[Stored data entries]
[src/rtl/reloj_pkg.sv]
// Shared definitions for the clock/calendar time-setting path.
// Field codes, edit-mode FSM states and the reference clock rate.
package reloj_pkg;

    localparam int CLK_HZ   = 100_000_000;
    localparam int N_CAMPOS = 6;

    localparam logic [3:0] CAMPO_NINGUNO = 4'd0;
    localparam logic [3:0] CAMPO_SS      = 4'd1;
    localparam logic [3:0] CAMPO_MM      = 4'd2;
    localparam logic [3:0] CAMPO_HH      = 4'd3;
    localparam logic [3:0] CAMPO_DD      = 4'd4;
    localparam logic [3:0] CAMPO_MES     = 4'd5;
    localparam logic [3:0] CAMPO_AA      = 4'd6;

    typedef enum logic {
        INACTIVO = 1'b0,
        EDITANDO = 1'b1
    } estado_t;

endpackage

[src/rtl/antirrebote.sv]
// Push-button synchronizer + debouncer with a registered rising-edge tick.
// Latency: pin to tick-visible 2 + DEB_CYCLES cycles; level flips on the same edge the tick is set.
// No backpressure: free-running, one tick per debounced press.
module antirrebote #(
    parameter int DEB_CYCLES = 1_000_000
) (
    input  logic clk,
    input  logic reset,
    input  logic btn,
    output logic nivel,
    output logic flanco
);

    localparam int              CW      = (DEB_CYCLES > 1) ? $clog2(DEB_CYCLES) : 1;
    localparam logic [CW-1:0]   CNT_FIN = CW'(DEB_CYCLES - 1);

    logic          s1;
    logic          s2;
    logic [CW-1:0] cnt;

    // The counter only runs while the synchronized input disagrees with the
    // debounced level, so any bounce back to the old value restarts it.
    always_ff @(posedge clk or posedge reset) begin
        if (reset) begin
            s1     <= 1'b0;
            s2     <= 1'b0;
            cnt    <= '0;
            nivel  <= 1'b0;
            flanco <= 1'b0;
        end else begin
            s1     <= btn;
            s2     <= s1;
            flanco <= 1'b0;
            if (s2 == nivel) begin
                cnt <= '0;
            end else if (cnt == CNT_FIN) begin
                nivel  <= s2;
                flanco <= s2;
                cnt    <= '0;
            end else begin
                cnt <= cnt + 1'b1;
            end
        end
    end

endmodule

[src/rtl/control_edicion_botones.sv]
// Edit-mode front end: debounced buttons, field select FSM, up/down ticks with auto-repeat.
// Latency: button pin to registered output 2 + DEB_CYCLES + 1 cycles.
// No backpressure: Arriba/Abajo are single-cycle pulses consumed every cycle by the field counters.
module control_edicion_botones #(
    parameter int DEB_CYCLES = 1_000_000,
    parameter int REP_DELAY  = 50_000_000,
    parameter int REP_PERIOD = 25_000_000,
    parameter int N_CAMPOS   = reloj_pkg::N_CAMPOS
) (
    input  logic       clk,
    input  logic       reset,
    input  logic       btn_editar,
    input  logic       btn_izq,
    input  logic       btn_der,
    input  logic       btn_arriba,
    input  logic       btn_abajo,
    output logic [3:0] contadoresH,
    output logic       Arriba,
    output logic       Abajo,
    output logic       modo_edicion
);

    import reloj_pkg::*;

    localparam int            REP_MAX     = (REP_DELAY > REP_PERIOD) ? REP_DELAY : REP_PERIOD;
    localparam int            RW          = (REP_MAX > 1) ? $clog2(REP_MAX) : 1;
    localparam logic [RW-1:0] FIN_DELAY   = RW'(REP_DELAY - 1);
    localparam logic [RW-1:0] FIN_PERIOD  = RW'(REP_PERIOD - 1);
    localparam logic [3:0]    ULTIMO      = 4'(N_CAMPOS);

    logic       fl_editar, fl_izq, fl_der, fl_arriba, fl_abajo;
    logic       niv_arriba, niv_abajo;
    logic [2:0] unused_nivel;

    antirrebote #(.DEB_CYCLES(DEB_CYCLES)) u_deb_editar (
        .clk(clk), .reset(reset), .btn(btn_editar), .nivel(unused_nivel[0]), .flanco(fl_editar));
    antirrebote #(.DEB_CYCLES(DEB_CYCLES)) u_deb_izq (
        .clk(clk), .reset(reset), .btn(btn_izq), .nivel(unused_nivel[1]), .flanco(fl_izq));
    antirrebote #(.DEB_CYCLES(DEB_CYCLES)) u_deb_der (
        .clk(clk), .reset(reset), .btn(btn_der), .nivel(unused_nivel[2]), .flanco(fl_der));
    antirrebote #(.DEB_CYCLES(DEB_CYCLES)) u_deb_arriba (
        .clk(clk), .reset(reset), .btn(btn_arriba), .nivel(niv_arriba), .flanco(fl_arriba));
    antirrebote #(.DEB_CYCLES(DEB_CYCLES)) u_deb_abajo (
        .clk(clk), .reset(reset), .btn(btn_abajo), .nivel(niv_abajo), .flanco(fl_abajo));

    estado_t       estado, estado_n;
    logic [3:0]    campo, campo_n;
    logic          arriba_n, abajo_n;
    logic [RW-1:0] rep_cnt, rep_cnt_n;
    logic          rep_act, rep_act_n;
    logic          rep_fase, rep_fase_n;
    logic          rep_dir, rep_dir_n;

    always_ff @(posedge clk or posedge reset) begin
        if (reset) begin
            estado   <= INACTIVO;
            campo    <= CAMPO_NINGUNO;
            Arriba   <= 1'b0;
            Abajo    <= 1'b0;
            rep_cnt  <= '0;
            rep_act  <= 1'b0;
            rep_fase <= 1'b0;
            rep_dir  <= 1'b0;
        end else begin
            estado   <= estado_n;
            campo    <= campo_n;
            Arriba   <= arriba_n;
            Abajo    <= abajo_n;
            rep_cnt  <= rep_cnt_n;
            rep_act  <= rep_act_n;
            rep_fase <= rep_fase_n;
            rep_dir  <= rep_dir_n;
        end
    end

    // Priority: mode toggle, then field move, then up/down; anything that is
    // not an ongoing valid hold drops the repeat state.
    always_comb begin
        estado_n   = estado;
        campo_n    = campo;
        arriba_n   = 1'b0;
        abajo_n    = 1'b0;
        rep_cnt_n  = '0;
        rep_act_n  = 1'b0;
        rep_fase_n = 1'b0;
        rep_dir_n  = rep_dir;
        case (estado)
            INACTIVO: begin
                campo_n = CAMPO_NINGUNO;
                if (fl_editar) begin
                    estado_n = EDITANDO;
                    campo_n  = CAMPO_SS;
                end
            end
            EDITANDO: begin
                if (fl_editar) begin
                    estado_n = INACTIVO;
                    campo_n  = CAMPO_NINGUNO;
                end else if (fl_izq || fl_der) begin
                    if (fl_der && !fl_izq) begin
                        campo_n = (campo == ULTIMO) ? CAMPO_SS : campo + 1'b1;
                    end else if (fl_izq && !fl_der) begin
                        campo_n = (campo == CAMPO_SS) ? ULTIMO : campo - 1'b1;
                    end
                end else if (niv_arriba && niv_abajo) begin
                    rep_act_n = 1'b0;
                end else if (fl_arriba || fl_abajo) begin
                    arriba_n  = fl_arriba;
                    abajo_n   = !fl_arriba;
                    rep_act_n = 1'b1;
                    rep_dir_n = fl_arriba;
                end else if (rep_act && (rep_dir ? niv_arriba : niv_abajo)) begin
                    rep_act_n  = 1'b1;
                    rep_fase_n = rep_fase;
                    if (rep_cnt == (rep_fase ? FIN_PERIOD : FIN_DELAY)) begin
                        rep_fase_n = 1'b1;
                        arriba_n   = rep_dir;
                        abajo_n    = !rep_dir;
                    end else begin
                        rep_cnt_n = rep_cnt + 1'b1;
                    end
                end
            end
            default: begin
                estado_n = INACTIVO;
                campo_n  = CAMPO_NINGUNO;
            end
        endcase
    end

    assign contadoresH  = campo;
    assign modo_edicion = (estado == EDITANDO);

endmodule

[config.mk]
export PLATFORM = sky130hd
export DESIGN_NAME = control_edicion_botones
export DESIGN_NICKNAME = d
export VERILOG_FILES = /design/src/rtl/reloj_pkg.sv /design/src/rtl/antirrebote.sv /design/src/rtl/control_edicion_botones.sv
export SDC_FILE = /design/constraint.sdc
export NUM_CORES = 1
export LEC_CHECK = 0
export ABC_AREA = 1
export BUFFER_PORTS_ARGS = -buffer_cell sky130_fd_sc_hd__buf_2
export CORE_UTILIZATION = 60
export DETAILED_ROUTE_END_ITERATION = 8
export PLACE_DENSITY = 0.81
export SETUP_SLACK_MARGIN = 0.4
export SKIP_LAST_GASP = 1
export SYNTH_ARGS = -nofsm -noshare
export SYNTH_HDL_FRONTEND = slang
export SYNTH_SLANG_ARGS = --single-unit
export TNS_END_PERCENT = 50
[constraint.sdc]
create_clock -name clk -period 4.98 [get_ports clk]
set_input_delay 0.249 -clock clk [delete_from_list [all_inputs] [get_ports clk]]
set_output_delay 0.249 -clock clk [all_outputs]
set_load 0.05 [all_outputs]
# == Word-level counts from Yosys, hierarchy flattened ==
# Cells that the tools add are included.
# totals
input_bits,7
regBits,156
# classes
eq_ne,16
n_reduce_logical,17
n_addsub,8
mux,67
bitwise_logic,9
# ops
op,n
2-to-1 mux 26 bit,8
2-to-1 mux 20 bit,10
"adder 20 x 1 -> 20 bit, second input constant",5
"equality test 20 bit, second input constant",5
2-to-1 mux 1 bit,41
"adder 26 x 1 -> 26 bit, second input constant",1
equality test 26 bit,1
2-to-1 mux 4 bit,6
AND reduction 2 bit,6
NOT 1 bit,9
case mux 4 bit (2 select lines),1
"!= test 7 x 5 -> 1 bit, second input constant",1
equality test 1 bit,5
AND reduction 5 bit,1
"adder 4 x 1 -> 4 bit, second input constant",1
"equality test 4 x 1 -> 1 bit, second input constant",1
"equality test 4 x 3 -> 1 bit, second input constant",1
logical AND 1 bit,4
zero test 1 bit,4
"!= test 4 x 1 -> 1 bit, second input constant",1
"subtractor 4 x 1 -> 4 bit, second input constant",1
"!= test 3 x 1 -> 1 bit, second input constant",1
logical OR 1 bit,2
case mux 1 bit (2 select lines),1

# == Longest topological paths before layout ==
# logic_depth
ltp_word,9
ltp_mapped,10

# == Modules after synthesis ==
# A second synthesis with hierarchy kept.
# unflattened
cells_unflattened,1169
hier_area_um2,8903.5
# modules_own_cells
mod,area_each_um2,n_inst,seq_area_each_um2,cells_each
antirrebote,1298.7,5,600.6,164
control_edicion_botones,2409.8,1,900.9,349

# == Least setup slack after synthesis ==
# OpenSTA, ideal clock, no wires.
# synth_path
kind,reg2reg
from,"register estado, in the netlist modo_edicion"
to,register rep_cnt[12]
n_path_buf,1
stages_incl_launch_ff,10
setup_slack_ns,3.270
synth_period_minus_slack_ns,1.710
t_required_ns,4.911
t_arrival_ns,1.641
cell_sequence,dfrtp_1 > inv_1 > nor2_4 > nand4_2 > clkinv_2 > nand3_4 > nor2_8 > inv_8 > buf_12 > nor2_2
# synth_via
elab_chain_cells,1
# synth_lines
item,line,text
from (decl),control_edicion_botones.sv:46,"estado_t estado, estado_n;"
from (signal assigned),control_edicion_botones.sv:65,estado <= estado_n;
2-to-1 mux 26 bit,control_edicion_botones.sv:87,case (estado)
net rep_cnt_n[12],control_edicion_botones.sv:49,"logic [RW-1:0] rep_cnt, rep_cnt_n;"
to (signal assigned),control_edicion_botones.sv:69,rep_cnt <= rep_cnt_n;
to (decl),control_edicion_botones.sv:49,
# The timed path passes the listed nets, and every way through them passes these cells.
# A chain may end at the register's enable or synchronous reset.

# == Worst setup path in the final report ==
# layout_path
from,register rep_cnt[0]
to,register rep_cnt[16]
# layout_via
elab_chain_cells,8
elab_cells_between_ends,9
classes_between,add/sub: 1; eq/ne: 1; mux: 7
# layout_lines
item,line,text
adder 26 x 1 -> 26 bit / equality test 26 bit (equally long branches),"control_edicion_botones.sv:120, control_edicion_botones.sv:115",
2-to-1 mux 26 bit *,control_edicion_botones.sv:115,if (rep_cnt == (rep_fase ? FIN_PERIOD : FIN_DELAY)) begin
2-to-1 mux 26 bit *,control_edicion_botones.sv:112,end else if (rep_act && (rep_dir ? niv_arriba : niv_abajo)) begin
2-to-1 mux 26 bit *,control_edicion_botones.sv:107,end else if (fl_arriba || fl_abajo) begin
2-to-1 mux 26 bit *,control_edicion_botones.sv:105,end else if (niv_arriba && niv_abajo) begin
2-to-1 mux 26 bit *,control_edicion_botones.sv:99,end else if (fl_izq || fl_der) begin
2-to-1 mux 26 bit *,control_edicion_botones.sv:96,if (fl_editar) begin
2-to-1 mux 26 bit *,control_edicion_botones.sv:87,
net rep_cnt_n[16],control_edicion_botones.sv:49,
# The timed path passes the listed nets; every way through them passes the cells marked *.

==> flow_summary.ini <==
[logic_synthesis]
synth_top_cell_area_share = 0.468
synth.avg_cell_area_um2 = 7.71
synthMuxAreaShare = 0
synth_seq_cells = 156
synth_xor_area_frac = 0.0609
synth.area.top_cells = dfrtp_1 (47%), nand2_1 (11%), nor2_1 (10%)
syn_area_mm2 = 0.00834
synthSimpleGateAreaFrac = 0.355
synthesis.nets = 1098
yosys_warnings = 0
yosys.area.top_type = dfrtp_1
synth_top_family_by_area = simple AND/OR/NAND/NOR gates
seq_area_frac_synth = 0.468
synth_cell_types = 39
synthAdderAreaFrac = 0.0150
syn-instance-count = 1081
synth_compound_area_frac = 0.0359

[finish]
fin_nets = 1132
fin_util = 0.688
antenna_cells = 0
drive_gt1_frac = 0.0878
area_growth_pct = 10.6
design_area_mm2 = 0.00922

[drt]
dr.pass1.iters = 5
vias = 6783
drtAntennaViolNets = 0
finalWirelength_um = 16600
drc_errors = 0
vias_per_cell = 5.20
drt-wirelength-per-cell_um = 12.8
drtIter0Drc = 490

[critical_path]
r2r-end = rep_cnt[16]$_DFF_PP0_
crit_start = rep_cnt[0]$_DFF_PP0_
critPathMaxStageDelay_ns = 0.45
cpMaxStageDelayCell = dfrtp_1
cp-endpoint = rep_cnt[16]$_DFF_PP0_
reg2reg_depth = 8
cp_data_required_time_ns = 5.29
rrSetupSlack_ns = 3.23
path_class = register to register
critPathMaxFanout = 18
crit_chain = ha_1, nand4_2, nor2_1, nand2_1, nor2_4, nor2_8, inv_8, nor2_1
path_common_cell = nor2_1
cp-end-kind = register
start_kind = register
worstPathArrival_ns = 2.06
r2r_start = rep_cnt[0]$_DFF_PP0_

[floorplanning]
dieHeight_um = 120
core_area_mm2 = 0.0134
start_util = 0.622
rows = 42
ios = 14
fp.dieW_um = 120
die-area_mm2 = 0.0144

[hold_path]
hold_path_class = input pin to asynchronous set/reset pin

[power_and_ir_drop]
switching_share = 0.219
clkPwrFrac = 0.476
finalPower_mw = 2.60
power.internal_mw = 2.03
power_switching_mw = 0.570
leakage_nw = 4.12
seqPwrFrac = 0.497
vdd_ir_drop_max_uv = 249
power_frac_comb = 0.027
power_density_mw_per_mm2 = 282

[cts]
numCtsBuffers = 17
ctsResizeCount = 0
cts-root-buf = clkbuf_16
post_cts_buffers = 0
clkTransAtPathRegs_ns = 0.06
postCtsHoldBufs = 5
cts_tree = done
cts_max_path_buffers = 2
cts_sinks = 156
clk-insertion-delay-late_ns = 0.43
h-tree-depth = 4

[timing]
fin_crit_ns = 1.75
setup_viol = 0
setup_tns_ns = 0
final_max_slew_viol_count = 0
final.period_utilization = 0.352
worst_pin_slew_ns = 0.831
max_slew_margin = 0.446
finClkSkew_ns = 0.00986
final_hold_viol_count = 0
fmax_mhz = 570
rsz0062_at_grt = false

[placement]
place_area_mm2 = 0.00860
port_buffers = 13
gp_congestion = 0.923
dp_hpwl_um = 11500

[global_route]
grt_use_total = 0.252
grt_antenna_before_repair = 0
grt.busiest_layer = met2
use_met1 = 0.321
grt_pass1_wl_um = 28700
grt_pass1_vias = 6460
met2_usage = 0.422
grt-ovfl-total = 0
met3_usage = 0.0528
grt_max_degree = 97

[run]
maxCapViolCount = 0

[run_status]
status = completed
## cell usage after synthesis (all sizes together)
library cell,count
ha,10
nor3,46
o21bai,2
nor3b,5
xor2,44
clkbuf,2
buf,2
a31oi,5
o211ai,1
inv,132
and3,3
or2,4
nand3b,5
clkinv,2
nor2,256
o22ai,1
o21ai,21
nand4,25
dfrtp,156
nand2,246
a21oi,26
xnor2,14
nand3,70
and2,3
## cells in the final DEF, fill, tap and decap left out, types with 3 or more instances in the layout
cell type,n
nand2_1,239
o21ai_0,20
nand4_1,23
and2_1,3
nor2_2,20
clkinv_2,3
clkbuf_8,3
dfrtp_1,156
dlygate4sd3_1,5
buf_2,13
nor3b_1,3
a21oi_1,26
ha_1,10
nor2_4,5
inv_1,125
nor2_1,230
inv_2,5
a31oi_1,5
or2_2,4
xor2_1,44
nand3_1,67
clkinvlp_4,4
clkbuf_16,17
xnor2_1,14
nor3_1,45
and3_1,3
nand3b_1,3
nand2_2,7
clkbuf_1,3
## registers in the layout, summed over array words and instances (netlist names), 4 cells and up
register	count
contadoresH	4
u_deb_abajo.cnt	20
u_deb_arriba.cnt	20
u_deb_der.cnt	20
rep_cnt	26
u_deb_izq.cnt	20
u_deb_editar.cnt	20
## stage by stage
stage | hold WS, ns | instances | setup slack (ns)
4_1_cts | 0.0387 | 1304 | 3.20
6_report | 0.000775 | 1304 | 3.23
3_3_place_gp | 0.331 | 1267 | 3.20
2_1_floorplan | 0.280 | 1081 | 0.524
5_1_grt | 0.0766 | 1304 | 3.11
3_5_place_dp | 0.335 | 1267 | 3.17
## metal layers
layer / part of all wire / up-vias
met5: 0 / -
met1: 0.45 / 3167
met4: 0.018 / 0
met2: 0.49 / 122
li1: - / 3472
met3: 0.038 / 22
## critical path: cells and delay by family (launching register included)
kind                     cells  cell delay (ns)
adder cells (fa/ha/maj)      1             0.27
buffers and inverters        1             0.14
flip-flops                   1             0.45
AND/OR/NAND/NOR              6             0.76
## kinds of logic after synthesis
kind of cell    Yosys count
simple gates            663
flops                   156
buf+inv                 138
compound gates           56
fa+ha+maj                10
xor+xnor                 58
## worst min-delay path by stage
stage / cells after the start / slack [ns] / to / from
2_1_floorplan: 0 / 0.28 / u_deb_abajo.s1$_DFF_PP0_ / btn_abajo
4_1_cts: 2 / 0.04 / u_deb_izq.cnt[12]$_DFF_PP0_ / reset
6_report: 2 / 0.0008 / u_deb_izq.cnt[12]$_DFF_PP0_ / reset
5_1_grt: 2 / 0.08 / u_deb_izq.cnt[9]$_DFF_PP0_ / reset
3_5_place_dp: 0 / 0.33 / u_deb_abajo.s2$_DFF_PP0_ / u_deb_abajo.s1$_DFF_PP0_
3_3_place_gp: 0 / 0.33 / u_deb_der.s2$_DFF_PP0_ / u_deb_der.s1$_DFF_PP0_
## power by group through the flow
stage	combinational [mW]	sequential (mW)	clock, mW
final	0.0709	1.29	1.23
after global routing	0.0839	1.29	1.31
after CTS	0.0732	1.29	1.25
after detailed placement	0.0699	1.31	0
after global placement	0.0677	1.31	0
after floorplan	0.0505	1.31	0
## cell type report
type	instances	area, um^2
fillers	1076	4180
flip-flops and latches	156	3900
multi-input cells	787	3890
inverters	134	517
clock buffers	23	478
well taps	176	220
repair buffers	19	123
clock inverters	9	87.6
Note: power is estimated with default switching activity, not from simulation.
* * *
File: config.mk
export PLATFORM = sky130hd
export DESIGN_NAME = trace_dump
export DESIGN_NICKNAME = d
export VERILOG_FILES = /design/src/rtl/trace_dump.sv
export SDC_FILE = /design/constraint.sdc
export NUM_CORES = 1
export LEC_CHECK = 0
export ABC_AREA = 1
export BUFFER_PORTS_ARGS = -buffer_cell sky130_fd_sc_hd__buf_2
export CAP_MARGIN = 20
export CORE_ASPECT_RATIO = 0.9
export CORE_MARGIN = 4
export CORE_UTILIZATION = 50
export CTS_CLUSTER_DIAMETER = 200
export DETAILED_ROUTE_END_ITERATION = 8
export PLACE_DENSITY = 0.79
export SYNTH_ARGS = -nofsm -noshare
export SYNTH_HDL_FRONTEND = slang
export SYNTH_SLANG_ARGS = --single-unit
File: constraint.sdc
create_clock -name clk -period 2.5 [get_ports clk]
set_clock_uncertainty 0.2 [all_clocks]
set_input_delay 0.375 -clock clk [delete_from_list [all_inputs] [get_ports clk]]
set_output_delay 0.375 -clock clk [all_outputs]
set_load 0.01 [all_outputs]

| EXERCISE |
Collect the complete line wherever the string "hierarchy" appears in the records.

| RESPONSE AREA |
# == Word-level counts from Yosys, hierarchy flattened ==
# A second synthesis with hierarchy kept.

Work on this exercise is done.